Your answer is the lines below, exactly, from the one that contains "Multi-Input combinational cell: 398 / 1890" through the one that contains "hold / removal", both included.
-------------------------
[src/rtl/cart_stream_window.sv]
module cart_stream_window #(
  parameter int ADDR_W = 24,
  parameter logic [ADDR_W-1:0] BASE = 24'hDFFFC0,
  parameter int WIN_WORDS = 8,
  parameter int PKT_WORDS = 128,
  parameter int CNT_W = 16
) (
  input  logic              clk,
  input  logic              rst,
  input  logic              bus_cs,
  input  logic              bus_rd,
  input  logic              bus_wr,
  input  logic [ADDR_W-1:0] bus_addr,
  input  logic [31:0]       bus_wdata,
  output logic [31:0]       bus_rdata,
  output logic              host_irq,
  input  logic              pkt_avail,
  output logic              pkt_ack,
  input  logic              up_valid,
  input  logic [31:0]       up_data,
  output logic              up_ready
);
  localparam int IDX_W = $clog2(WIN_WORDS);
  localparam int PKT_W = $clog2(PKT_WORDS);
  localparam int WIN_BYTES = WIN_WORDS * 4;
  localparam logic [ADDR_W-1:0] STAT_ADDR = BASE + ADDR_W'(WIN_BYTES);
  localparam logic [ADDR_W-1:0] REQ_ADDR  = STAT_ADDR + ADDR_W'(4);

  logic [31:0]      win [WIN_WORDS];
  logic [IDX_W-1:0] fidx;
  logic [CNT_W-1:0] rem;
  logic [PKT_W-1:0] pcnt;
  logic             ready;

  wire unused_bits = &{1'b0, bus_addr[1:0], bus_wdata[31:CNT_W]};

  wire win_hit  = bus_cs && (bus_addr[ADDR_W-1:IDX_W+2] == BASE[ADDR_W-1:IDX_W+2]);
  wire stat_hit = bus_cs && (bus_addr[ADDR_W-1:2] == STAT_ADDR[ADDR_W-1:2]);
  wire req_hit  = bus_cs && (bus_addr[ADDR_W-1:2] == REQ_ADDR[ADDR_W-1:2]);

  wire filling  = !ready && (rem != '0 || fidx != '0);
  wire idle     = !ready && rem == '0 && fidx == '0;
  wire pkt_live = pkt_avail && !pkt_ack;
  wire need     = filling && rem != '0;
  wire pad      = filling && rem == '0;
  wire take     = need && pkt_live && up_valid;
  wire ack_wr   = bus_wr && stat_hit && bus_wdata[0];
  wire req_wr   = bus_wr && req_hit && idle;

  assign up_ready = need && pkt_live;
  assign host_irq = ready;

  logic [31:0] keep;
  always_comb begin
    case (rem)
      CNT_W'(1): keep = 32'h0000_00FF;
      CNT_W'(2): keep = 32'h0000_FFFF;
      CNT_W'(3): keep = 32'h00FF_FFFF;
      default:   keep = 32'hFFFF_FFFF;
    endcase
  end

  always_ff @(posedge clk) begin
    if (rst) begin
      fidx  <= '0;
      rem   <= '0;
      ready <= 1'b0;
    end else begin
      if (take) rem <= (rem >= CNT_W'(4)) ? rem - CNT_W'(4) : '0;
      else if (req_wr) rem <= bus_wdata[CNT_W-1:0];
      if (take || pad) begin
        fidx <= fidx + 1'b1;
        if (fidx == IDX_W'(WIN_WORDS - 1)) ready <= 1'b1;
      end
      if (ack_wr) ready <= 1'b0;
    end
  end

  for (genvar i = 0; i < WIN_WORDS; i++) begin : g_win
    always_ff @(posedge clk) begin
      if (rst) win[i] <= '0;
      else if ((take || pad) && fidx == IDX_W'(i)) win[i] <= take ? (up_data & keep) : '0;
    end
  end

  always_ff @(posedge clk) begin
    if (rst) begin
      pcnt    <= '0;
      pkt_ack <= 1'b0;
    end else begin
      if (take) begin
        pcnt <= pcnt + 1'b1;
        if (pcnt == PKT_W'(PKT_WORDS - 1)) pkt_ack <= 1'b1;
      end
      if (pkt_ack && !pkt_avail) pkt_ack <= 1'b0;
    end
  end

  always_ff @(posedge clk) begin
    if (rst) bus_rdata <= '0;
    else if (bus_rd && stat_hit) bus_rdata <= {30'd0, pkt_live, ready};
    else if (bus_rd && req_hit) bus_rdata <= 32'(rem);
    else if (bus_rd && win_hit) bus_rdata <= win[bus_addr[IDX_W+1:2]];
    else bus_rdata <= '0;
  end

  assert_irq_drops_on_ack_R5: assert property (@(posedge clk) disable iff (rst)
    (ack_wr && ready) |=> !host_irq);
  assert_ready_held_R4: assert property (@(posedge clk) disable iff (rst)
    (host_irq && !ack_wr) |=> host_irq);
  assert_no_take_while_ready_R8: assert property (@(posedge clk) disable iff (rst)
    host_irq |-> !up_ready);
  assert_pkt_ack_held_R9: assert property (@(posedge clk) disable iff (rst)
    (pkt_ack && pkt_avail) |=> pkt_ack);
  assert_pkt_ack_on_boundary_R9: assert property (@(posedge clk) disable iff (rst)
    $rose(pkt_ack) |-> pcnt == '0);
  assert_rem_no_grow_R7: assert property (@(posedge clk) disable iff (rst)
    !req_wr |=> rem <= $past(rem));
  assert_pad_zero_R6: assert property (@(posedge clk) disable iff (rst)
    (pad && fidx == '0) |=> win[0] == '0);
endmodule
-------------------------
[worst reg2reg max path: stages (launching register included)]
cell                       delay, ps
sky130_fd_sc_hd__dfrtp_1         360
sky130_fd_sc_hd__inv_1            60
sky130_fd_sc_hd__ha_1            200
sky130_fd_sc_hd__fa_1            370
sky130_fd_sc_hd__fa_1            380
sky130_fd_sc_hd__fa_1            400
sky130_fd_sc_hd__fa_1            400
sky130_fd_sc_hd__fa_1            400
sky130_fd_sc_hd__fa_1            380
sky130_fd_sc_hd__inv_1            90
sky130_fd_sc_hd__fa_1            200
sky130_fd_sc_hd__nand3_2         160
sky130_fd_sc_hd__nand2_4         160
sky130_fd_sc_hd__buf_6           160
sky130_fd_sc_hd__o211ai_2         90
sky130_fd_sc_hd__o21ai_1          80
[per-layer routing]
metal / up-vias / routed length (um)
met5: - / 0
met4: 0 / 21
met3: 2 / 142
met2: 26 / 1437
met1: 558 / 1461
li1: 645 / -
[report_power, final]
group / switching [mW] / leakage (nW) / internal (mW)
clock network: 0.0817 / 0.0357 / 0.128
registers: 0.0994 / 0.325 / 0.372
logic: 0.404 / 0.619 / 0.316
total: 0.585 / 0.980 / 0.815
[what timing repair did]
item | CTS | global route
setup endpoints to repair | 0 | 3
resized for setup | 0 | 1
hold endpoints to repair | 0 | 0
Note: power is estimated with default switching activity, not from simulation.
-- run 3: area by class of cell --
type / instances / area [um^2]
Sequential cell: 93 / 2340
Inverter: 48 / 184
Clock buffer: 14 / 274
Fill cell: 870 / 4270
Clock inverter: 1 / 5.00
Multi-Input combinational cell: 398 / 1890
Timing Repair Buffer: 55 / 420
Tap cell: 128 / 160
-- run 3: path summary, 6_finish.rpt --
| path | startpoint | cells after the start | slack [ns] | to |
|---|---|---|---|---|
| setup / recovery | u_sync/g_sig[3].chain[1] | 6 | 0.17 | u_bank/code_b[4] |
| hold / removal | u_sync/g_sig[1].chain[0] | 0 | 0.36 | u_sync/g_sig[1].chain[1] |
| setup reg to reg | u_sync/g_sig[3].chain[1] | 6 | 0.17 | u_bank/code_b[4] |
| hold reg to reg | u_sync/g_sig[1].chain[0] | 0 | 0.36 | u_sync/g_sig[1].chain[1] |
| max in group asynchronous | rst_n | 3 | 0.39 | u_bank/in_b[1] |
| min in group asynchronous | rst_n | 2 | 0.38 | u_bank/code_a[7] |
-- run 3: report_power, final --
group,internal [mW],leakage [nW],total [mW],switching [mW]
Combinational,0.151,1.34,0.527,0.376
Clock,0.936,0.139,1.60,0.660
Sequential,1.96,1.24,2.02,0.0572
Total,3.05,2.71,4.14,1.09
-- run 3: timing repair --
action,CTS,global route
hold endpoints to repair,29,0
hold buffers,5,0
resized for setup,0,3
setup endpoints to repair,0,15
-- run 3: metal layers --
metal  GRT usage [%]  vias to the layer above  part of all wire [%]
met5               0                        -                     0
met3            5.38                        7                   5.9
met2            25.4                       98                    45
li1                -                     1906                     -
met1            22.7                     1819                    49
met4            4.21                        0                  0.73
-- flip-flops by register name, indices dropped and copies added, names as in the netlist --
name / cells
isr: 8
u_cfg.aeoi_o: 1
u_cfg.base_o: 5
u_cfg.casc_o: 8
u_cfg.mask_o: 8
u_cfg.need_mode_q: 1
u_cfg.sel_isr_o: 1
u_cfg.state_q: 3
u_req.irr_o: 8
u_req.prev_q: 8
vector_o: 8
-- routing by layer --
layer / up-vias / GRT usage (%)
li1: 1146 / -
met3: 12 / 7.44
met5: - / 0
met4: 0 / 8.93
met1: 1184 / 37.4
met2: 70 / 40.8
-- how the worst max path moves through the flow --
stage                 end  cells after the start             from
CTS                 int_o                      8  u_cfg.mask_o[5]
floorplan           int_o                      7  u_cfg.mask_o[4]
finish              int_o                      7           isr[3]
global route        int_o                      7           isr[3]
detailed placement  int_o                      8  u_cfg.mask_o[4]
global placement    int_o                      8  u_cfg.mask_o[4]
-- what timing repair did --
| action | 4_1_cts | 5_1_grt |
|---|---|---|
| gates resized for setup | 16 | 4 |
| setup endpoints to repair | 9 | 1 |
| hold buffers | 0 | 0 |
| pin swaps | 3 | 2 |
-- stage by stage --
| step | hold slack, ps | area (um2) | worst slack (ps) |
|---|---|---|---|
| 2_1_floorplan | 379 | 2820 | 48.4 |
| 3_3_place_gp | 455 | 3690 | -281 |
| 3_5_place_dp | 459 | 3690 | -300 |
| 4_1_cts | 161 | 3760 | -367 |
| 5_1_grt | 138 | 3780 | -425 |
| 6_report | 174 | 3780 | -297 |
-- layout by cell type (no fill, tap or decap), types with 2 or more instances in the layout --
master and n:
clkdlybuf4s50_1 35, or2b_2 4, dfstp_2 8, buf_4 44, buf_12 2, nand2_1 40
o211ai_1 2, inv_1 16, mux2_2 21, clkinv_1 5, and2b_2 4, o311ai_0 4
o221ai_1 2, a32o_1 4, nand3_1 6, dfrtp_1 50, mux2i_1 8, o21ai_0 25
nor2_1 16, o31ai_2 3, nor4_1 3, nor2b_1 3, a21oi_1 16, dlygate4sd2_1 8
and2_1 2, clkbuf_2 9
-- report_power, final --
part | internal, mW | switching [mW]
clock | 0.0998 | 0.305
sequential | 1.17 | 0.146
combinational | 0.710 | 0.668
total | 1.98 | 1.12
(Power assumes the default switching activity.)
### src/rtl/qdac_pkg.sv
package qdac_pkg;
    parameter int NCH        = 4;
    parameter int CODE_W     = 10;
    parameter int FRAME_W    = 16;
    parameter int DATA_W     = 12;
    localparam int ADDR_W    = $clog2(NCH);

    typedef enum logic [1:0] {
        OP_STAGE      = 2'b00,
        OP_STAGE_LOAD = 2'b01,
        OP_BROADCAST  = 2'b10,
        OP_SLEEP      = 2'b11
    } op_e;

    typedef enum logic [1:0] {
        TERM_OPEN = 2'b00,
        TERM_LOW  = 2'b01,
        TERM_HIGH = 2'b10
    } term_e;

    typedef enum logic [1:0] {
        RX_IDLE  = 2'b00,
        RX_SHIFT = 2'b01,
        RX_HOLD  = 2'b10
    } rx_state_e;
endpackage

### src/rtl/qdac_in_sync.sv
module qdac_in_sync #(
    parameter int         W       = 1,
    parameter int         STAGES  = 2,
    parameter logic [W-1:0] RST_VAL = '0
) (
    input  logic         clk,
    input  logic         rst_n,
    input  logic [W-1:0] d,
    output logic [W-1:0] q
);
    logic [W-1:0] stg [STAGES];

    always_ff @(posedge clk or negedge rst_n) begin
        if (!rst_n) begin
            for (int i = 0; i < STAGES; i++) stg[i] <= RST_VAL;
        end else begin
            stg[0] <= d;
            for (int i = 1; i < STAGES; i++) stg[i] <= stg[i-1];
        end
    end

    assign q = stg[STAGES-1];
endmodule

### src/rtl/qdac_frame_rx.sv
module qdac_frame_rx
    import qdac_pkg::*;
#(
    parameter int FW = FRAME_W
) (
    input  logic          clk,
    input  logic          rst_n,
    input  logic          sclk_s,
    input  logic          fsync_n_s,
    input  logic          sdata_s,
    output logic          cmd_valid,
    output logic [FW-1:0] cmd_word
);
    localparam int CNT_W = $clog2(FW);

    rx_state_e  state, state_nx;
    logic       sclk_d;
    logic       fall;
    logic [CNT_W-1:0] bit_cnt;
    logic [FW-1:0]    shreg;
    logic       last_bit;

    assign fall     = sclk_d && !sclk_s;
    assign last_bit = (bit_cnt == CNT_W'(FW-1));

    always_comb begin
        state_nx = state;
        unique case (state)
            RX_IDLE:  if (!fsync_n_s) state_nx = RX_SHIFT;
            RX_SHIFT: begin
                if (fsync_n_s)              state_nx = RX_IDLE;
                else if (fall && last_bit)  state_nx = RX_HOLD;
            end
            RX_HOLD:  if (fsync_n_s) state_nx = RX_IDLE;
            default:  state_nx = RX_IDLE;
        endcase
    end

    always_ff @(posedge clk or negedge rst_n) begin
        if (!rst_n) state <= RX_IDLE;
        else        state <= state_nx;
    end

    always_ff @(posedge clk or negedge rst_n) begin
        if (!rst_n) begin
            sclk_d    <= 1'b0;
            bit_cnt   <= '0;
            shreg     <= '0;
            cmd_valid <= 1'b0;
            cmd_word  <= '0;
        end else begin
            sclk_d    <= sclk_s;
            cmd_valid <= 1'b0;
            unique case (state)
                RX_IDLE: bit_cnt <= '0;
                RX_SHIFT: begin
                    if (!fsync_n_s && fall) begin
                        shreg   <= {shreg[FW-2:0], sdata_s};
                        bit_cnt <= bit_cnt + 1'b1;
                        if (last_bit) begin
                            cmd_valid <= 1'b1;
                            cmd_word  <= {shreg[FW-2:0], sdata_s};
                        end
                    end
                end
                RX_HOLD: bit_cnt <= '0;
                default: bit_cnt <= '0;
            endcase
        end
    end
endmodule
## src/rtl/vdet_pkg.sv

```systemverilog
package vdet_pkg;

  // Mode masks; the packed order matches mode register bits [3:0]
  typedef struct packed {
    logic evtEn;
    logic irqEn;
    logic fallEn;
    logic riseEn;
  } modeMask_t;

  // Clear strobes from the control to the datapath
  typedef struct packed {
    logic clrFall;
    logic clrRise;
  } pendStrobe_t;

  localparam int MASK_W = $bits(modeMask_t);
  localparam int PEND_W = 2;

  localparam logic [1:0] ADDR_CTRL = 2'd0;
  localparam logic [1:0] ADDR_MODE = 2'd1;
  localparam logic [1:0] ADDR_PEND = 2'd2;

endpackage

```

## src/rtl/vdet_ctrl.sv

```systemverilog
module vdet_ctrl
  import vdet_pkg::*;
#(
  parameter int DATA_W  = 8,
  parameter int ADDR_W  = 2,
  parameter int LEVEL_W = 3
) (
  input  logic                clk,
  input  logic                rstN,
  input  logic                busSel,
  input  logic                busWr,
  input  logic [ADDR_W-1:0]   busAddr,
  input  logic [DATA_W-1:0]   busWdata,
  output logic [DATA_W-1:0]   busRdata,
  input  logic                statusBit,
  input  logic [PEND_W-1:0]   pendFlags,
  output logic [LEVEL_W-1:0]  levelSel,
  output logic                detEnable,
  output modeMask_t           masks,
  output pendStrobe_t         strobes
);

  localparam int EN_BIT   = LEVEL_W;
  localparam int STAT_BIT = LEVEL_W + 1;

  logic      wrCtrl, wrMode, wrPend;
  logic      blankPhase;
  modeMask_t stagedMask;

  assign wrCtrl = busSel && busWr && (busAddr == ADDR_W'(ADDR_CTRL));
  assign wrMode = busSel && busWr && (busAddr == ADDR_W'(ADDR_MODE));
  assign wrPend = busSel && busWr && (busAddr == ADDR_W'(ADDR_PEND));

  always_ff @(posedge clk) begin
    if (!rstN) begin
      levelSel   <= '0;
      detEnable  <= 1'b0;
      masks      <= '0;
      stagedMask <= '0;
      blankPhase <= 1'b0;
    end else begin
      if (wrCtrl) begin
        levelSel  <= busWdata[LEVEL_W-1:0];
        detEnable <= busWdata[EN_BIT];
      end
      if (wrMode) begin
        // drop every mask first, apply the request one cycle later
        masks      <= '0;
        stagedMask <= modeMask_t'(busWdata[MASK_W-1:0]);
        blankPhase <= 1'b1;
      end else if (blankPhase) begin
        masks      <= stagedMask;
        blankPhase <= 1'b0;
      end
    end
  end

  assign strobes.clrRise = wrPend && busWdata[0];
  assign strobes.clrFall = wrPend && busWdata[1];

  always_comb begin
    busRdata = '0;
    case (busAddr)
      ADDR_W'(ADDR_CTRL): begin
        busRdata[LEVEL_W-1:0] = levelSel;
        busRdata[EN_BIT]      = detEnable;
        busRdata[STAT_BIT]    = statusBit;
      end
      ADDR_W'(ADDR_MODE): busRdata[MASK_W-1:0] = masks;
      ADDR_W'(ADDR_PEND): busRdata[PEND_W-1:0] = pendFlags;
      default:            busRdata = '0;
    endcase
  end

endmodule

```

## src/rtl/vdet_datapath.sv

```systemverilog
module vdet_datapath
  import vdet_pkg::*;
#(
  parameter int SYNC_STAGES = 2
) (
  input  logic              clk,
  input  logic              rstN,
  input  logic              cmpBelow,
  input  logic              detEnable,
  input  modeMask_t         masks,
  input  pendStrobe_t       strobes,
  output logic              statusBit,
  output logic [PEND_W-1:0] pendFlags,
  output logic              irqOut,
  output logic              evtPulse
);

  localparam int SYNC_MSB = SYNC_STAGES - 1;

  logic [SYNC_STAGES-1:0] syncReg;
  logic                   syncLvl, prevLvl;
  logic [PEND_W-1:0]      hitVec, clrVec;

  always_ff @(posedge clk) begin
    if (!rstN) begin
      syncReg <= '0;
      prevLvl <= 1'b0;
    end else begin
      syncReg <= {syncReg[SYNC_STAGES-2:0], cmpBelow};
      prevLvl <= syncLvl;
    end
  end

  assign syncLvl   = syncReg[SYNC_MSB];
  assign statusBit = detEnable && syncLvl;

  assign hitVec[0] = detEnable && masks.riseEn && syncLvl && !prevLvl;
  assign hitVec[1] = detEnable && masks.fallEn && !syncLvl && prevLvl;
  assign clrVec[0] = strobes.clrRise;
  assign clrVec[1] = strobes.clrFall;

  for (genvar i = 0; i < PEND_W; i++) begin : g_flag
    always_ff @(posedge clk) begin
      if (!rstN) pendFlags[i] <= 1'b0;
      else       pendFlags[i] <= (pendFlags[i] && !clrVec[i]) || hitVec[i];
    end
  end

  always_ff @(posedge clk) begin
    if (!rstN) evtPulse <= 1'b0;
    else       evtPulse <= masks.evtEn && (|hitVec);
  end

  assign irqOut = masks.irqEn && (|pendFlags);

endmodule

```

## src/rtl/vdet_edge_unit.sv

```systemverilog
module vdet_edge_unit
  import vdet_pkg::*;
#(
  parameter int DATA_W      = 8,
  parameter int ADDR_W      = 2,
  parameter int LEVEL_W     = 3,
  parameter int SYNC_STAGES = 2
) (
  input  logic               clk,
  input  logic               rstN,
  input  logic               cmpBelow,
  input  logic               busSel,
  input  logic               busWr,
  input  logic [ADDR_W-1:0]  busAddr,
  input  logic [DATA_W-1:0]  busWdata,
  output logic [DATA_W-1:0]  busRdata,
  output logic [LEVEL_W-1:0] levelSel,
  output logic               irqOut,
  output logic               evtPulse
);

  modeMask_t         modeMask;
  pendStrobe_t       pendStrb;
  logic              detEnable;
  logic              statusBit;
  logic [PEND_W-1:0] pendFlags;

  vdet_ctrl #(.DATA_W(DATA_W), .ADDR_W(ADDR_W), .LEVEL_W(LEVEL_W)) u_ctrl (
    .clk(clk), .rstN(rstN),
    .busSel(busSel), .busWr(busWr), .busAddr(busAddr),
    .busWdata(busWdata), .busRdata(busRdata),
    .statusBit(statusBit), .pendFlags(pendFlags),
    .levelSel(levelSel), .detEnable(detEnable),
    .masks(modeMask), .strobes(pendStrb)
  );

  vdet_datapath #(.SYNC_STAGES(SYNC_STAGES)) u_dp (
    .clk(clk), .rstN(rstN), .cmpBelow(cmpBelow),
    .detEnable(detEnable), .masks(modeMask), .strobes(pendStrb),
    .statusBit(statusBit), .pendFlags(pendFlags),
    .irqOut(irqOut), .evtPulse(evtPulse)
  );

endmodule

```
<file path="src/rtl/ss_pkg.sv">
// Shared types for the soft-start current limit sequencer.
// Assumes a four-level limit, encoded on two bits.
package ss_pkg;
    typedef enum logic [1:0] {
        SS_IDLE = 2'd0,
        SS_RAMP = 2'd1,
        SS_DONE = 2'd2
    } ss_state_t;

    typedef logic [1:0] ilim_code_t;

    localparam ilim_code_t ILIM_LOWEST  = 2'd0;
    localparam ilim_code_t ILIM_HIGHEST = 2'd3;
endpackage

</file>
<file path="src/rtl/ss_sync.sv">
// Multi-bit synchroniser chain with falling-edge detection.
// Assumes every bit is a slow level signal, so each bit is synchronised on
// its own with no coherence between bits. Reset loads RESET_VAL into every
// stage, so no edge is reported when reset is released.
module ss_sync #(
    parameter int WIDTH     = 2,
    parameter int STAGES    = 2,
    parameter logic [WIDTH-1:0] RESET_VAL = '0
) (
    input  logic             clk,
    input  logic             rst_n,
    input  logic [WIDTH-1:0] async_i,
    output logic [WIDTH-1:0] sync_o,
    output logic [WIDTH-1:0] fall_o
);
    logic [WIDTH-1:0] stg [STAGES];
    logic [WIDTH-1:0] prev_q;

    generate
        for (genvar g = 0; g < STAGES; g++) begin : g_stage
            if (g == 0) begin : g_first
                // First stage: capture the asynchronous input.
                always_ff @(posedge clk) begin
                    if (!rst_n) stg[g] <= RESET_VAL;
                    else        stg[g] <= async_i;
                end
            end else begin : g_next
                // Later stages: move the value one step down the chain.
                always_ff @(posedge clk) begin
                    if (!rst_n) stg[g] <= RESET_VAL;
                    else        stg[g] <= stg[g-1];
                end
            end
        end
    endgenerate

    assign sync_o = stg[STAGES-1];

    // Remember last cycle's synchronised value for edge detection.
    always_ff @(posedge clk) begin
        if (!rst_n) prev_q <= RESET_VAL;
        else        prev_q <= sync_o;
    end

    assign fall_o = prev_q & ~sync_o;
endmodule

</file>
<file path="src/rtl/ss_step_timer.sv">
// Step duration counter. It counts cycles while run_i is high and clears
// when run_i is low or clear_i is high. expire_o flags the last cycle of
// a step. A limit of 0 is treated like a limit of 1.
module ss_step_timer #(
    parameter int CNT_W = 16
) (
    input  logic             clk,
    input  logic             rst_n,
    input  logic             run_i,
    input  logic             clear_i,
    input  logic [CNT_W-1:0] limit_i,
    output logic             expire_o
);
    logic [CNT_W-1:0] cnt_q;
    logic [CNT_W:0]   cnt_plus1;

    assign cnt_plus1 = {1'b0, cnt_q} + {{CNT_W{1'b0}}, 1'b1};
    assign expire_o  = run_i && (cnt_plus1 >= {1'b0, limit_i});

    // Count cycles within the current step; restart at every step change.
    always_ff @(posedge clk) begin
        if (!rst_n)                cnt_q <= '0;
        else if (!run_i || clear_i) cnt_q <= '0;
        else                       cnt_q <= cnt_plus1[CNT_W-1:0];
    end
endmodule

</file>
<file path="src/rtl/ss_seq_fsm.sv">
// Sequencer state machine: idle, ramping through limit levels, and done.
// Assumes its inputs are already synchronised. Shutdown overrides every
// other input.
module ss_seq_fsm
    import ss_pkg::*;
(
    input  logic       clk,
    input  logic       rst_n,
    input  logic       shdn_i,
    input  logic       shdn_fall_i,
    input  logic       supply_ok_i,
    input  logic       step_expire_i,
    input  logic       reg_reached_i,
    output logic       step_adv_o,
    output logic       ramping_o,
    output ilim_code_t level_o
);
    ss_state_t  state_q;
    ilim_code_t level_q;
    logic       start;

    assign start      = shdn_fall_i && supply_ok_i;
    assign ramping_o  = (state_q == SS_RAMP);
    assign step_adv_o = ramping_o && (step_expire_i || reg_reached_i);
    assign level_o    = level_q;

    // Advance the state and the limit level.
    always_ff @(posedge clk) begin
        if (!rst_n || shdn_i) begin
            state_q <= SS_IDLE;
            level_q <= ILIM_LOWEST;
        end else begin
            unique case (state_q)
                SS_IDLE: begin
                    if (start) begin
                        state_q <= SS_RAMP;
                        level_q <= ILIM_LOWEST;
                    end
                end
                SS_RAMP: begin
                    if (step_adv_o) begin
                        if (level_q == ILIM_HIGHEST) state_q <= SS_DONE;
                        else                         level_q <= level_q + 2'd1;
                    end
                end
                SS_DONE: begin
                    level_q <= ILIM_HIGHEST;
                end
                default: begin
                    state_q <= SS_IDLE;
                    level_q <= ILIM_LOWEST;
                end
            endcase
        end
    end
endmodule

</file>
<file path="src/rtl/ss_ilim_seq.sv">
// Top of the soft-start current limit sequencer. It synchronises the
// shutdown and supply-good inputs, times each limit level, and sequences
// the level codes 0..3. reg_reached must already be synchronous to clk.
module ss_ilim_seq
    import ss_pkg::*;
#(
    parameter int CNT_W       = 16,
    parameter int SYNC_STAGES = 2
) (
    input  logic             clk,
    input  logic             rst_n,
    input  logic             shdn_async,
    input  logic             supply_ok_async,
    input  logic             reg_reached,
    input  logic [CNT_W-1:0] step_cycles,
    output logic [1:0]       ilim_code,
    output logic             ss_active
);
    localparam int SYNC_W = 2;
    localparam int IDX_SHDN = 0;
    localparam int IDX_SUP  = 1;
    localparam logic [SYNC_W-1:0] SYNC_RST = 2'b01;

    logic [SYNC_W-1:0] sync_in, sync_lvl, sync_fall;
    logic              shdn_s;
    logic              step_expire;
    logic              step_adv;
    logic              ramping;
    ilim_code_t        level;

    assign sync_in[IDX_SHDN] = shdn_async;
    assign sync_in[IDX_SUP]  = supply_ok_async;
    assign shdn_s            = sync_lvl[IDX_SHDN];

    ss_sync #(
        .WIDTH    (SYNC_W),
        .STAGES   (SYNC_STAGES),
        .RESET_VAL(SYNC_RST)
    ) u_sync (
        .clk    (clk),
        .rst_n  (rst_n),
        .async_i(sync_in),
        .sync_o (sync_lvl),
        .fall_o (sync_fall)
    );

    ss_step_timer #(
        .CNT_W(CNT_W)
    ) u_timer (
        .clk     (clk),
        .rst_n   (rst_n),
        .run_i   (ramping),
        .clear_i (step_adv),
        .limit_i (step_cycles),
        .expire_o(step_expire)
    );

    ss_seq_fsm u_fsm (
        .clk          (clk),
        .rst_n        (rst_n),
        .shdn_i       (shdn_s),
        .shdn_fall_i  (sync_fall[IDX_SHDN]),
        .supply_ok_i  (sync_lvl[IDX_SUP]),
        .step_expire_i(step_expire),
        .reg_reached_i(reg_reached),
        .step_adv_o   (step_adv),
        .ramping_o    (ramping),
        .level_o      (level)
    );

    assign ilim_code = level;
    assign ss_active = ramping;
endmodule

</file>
-------------------------
• **ANSWER BOX**:
Multi-Input combinational cell: 398 / 1890
Timing Repair Buffer: 55 / 420
Tap cell: 128 / 160
-- run 3: path summary, 6_finish.rpt --
| path | startpoint | cells after the start | slack [ns] | to |
|---|---|---|---|---|
| setup / recovery | u_sync/g_sig[3].chain[1] | 6 | 0.17 | u_bank/code_b[4] |
| hold / removal | u_sync/g_sig[1].chain[0] | 0 | 0.36 | u_sync/g_sig[1].chain[1] |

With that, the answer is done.